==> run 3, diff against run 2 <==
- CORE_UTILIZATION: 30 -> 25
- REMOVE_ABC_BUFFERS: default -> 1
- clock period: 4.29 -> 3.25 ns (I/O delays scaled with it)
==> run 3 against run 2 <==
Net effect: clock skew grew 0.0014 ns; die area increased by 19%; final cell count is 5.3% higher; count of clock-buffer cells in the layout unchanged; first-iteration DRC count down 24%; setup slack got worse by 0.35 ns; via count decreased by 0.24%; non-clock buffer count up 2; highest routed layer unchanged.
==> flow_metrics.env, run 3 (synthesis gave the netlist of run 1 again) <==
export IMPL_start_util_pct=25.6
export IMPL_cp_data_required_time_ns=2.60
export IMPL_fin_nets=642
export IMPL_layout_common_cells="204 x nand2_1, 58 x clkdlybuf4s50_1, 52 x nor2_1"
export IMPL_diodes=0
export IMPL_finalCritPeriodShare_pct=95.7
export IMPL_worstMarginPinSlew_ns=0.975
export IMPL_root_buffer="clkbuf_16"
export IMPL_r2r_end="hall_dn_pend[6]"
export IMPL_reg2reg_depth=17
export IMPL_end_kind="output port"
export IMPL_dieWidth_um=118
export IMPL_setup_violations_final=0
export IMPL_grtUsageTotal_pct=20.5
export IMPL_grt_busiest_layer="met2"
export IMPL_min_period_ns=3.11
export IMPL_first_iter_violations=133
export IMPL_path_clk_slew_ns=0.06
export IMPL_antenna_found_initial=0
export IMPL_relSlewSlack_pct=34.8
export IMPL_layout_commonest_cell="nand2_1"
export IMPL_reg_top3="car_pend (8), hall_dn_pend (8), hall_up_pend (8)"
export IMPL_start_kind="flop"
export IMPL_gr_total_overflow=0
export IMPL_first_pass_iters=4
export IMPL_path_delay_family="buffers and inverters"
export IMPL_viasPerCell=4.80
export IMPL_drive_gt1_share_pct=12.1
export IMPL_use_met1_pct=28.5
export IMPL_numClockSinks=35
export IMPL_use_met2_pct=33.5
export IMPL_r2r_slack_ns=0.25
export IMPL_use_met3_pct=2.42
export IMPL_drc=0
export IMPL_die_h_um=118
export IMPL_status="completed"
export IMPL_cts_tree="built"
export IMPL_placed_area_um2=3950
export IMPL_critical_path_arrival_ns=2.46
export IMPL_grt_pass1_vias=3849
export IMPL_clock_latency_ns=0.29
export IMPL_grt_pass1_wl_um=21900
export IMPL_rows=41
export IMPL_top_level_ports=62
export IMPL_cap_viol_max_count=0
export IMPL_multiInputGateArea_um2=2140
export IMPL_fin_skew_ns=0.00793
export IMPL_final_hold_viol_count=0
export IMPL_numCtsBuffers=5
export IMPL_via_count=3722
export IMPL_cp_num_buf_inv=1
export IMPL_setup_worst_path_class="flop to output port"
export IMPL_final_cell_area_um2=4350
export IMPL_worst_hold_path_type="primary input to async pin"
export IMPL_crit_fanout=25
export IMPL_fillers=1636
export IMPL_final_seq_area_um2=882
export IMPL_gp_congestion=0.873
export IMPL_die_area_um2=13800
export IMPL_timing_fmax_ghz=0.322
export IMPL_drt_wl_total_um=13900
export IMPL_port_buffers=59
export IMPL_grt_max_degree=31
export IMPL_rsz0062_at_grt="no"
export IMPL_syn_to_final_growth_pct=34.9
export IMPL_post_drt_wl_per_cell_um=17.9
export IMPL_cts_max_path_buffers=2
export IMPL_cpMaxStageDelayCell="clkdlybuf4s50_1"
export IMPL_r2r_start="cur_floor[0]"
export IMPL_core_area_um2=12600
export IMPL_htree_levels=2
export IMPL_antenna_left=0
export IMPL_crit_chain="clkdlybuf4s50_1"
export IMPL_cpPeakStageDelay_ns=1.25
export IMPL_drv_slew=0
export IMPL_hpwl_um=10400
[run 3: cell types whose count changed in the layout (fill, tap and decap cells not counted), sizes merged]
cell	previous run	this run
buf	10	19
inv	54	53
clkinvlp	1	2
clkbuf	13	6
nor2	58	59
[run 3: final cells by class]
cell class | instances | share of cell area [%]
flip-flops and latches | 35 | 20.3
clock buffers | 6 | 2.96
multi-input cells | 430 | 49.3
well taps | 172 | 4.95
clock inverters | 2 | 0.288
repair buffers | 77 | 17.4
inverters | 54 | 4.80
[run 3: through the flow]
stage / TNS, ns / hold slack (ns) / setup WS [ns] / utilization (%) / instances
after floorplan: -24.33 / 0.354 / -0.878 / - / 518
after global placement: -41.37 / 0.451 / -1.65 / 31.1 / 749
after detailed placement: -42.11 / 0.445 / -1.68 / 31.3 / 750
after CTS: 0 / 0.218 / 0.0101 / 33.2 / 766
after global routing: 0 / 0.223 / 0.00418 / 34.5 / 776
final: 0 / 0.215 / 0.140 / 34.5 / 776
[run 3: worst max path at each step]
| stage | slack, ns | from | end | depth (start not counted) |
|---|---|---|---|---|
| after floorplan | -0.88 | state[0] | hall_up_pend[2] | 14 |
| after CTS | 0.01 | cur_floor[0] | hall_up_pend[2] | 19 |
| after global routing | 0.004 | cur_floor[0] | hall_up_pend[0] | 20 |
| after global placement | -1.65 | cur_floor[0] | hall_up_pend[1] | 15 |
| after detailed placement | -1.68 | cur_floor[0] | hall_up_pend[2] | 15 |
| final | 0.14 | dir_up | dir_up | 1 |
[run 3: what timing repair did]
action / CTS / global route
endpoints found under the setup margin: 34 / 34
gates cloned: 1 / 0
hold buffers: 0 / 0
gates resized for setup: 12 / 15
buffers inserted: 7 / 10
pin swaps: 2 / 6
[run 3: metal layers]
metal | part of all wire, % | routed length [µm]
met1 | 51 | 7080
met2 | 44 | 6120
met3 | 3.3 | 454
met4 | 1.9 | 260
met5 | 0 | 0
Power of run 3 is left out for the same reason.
`config.mk`:
```
export PLATFORM = sky130hd
export DESIGN_NAME = spart_echo_driver_flat
export DESIGN_NICKNAME = d
export VERILOG_FILES = /design/src/rtl/spart_echo_driver_if.sv /design/src/rtl/spart_echo_driver.sv /design/src/flat_wrapper.sv
export SDC_FILE = /design/constraint.sdc
export NUM_CORES = 1
export LEC_CHECK = 0
export CORE_MARGIN = 2
export CORE_UTILIZATION = 48
export CTS_CLUSTER_DIAMETER = 150
export DETAILED_ROUTE_END_ITERATION = 7
export GPL_TIMING_DRIVEN = 0
export PLACE_DENSITY = 0.85
export SYNTH_ARGS = -nofsm -noshare
export SYNTH_HDL_FRONTEND = slang
export SYNTH_SLANG_ARGS = --single-unit
```
`constraint.sdc`:
```
create_clock -name clk -period 1.7 [get_ports clk]
set_clock_uncertainty 0.15 [all_clocks]
set_input_delay 0.34 -clock clk [delete_from_list [all_inputs] [get_ports clk]]
set_output_delay 0.34 -clock clk [all_outputs]
set_load 0.02 [all_outputs]
```
`src/rtl/spart_echo_driver_if.sv`:
```
// SPART I/O register bus between the echo driver (master) and the SPART (slave).
// One access = one cycle with iocs_n low, no back-pressure on the bus itself.
// The only flow control is the two queue flags: the master may read while rx_q_empty is low
// and write while tx_q_full is low, and it acts on the flag values seen at the clock edge.
interface spart_echo_driver_if;
  logic       iocs_n;
  logic       iorw_n;
  logic [1:0] ioaddr;
  logic [7:0] io_wdata;
  logic [7:0] io_rdata;
  logic       tx_q_full;
  logic       rx_q_empty;

  modport master (
    output iocs_n, iorw_n, ioaddr, io_wdata,
    input  io_rdata, tx_q_full, rx_q_empty
  );

  modport slave (
    input  iocs_n, iorw_n, ioaddr, io_wdata,
    output io_rdata, tx_q_full, rx_q_empty
  );
endinterface

```
`src/rtl/spart_echo_driver.sv`:
```
// CPU-less SPART bring-up engine: programs the baud divisor, then echoes every received byte
// back to the TX queue (optionally ASCII case-swapped), holding at most one byte at a time.
module spart_echo_driver #(
  parameter logic [15:0] DIVISOR   = 16'd325,
  parameter bit          CASE_SWAP = 1'b0
) (
  input  logic                       clk,
  input  logic                       rst_n,
  spart_echo_driver_if.master        bus,
  output logic                       init_done,
  output logic [15:0]                echo_cnt,
  output logic [7:0]                 last_byte,
  output logic [2:0]                 state_dbg_o
);

  typedef enum logic [2:0] {
    INIT_DBL = 3'd0,
    INIT_DBH = 3'd1,
    IDLE     = 3'd2,
    RD_RX    = 3'd3,
    WAIT_TX  = 3'd4,
    WR_TX    = 3'd5
  } state_e;

  state_e      state_q, state_d;
  logic        armed_q;
  logic [7:0]  hold_q, hold_d;
  logic        cs_n_q, cs_n_d;
  logic        rw_n_q, rw_n_d;
  logic [1:0]  addr_q, addr_d;
  logic [7:0]  wdata_q, wdata_d;
  logic        init_done_q, init_done_d;
  logic [15:0] echo_cnt_q, echo_cnt_d;
  logic [7:0]  last_byte_q, last_byte_d;

  function automatic logic [7:0] swap_case(input logic [7:0] b);
    if (CASE_SWAP && b >= 8'h61 && b <= 8'h7A) return b - 8'h20;
    if (CASE_SWAP && b >= 8'h41 && b <= 8'h5A) return b + 8'h20;
    return b;
  endfunction

  always_comb begin
    state_d     = state_q;
    hold_d      = hold_q;
    init_done_d = init_done_q;
    echo_cnt_d  = echo_cnt_q;
    last_byte_d = last_byte_q;
    cs_n_d      = 1'b1;
    rw_n_d      = 1'b1;
    addr_d      = 2'b00;
    wdata_d     = 8'h00;

    // The first cycle after reset keeps the bus idle and only arms the INIT_DBL access.
    if (!armed_q) begin
      state_d = INIT_DBL;
    end else begin
      case (state_q)
        INIT_DBL: state_d = INIT_DBH;
        INIT_DBH: begin
          state_d     = IDLE;
          init_done_d = 1'b1;
        end
        IDLE:     if (!bus.rx_q_empty) state_d = RD_RX;
        RD_RX: begin
          hold_d  = swap_case(bus.io_rdata);
          state_d = WAIT_TX;
        end
        WAIT_TX:  if (!bus.tx_q_full) state_d = WR_TX;
        WR_TX: begin
          echo_cnt_d  = echo_cnt_q + 16'd1;
          last_byte_d = hold_q;
          state_d     = bus.rx_q_empty ? IDLE : RD_RX;
        end
        default:  state_d = INIT_DBL;
      endcase
    end

    // Bus registers are loaded from the state being entered, so the access lines up with it.
    case (state_d)
      INIT_DBL: begin
        cs_n_d  = 1'b0;
        rw_n_d  = 1'b0;
        addr_d  = 2'b10;
        wdata_d = DIVISOR[7:0];
      end
      INIT_DBH: begin
        cs_n_d  = 1'b0;
        rw_n_d  = 1'b0;
        addr_d  = 2'b11;
        wdata_d = DIVISOR[15:8];
      end
      RD_RX: begin
        cs_n_d = 1'b0;
        rw_n_d = 1'b1;
      end
      WR_TX: begin
        cs_n_d  = 1'b0;
        rw_n_d  = 1'b0;
        wdata_d = hold_q;
      end
      default: ;
    endcase
  end

  always_ff @(posedge clk or negedge rst_n) begin
    if (!rst_n) begin
      state_q     <= INIT_DBL;
      armed_q     <= 1'b0;
      hold_q      <= 8'h00;
      cs_n_q      <= 1'b1;
      rw_n_q      <= 1'b1;
      addr_q      <= 2'b00;
      wdata_q     <= 8'h00;
      init_done_q <= 1'b0;
      echo_cnt_q  <= 16'h0000;
      last_byte_q <= 8'h00;
    end else begin
      state_q     <= state_d;
      armed_q     <= 1'b1;
      hold_q      <= hold_d;
      cs_n_q      <= cs_n_d;
      rw_n_q      <= rw_n_d;
      addr_q      <= addr_d;
      wdata_q     <= wdata_d;
      init_done_q <= init_done_d;
      echo_cnt_q  <= echo_cnt_d;
      last_byte_q <= last_byte_d;
    end
  end

  assign bus.iocs_n   = cs_n_q;
  assign bus.iorw_n   = rw_n_q;
  assign bus.ioaddr   = addr_q;
  assign bus.io_wdata = wdata_q;
  assign init_done    = init_done_q;
  assign echo_cnt     = echo_cnt_q;
  assign last_byte    = last_byte_q;
  assign state_dbg_o  = state_q;

endmodule

```
`src/flat_wrapper.sv`:
```
// flat-port wrapper written by rule: the top's interface ports become plain ports
module spart_echo_driver_flat 
#(
  parameter logic [15:0] DIVISOR   = 16'd325,
  parameter bit          CASE_SWAP = 1'b0
)
  (clk, rst_n, init_done, echo_cnt, last_byte, state_dbg_o, bus_iocs_n, bus_iorw_n, bus_ioaddr, bus_io_wdata, bus_io_rdata, bus_tx_q_full, bus_rx_q_empty);
  spart_echo_driver_if bus_i ();
  input  logic clk;
  input  logic rst_n;
  output logic init_done;
  output logic [15:0] echo_cnt;
  output logic [7:0] last_byte;
  output logic [2:0] state_dbg_o;
  output wire logic [$bits(bus_i.iocs_n)-1:0] bus_iocs_n;
  output wire logic [$bits(bus_i.iorw_n)-1:0] bus_iorw_n;
  output wire logic [$bits(bus_i.ioaddr)-1:0] bus_ioaddr;
  output wire logic [$bits(bus_i.io_wdata)-1:0] bus_io_wdata;
  input wire logic [$bits(bus_i.io_rdata)-1:0] bus_io_rdata;
  input wire logic [$bits(bus_i.tx_q_full)-1:0] bus_tx_q_full;
  input wire logic [$bits(bus_i.rx_q_empty)-1:0] bus_rx_q_empty;
  assign bus_iocs_n = bus_i.iocs_n;
  assign bus_iorw_n = bus_i.iorw_n;
  assign bus_ioaddr = bus_i.ioaddr;
  assign bus_io_wdata = bus_i.io_wdata;
  assign bus_i.io_rdata = bus_io_rdata;
  assign bus_i.tx_q_full = bus_tx_q_full;
  assign bus_i.rx_q_empty = bus_rx_q_empty;
  spart_echo_driver #(.DIVISOR(DIVISOR), .CASE_SWAP(CASE_SWAP)) u_core (.clk(clk), .rst_n(rst_n), .bus(bus_i), .init_done(init_done), .echo_cnt(echo_cnt), .last_byte(last_byte), .state_dbg_o(state_dbg_o));
endmodule
```
==> run metrics, run 1 <==
first-pass GRT wire length 6140 microns; clock sinks 49; Worst Setup Path Type register to output pin; die footprint 4690 sq um; WP data arrival 1150 ps; largest net degree at the start of global routing 38; GR peak layer met2; clk root buf clkbuf_8; grt ovf 0; clock-pin slew on the worst setup and hold paths 80 ps; YS warnings 0; R2R Setup Slk 60 ps; Worst path top cell family by delay flip-flops; Hold Crit Class input pin to asynchronous set/reset pin; maximum clock insertion buffer count 2; die height 68.5 microns; routed via count 1363; Worst setup EP type output pin; Port Buffers 51; final wirelength 3820 microns; CP max stage cell dfstp_2; DR iter-0 viols 65; ys flop type dfrtp_1; Final Hold Fails 0; Post-synth EDFFs 0; CTS tree built; Synthesized Nets 165; period utilisation layout 96.4%; Crit. path cell count 1; Synth cell types 32; Tmin final 1640 ps; CTS H-Tree Depth 2; DR pass1 iterations 6; synthesized flop and latch total 49; pwr dens 999 nW/um^2; Mapped Area 2000 sq um; initial antenna violation count 0; die width 68.5 microns; RSZ-0062 raised after global routing yes; r2r endpoint u_core.echo_cnt[13]; worst-skew pair later-pin latency 310 ps; CP Buf/Inv Count 1; GR Layer Usage met1 23.5%; LEAKAGE 1.43 nW; nets@finish 232; drt wl/cell 14.1 microns; grt met2 use 29.1%; FF+latch area 1230 sq um; syn_area_per_cell 13.1 sq um; Crit path required time 1210 ps; Final setup viols 0; # fillers 319; total power draw 2.71 mW; final max-slew violation count 0; placed insts 254; Crit path largest cell delay 530 ps; CP Launch Type register; final HPWL from detailed placement 2690 microns; Placed Area 2590 sq um; Seq/Total Area, Yosys 61.5%; DRC 0; Area growth syn-to-layout 35.9%; Critical Path Sink bus_iocs_n; layout cells sized above 1 20.9%; status finished clean; post-synthesis instance total 152; RR Startpoint u_core.echo_cnt[2]; GP Congestion 0.773; fmax 0.610 GHz; row count 23; Non-Filler Instances 270; Antenna Nets Post-Route 0; asr flop ratio synth 100%; max_cap viols 0; reg2reg path depth 4; met3 Use GR 5.19%; finished layout cell area 2720 sq um; Ant. Diodes 0; Starting Density 50.0%; multi-input combinational cell area 752 sq um; number of global-route vias before repair 1307; CTS Buf Count 5; maximum fanout along the worst path 1; core region area 4000 sq um; GRT Total Usage 18.3%; Critical Path Start u_core.bus.iocs_n; critical path cell sequence dlygate4sd2_1; VDD IR max 812 uV; vias per cell 5.05; Ports 52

## EXERCISE PROMPT:
In the entries above, some lines hold the string "inverters". Copy each of them.

## WRITTEN ANSWER:
export IMPL_path_delay_family="buffers and inverters"
clock inverters | 2 | 0.288
inverters | 54 | 4.80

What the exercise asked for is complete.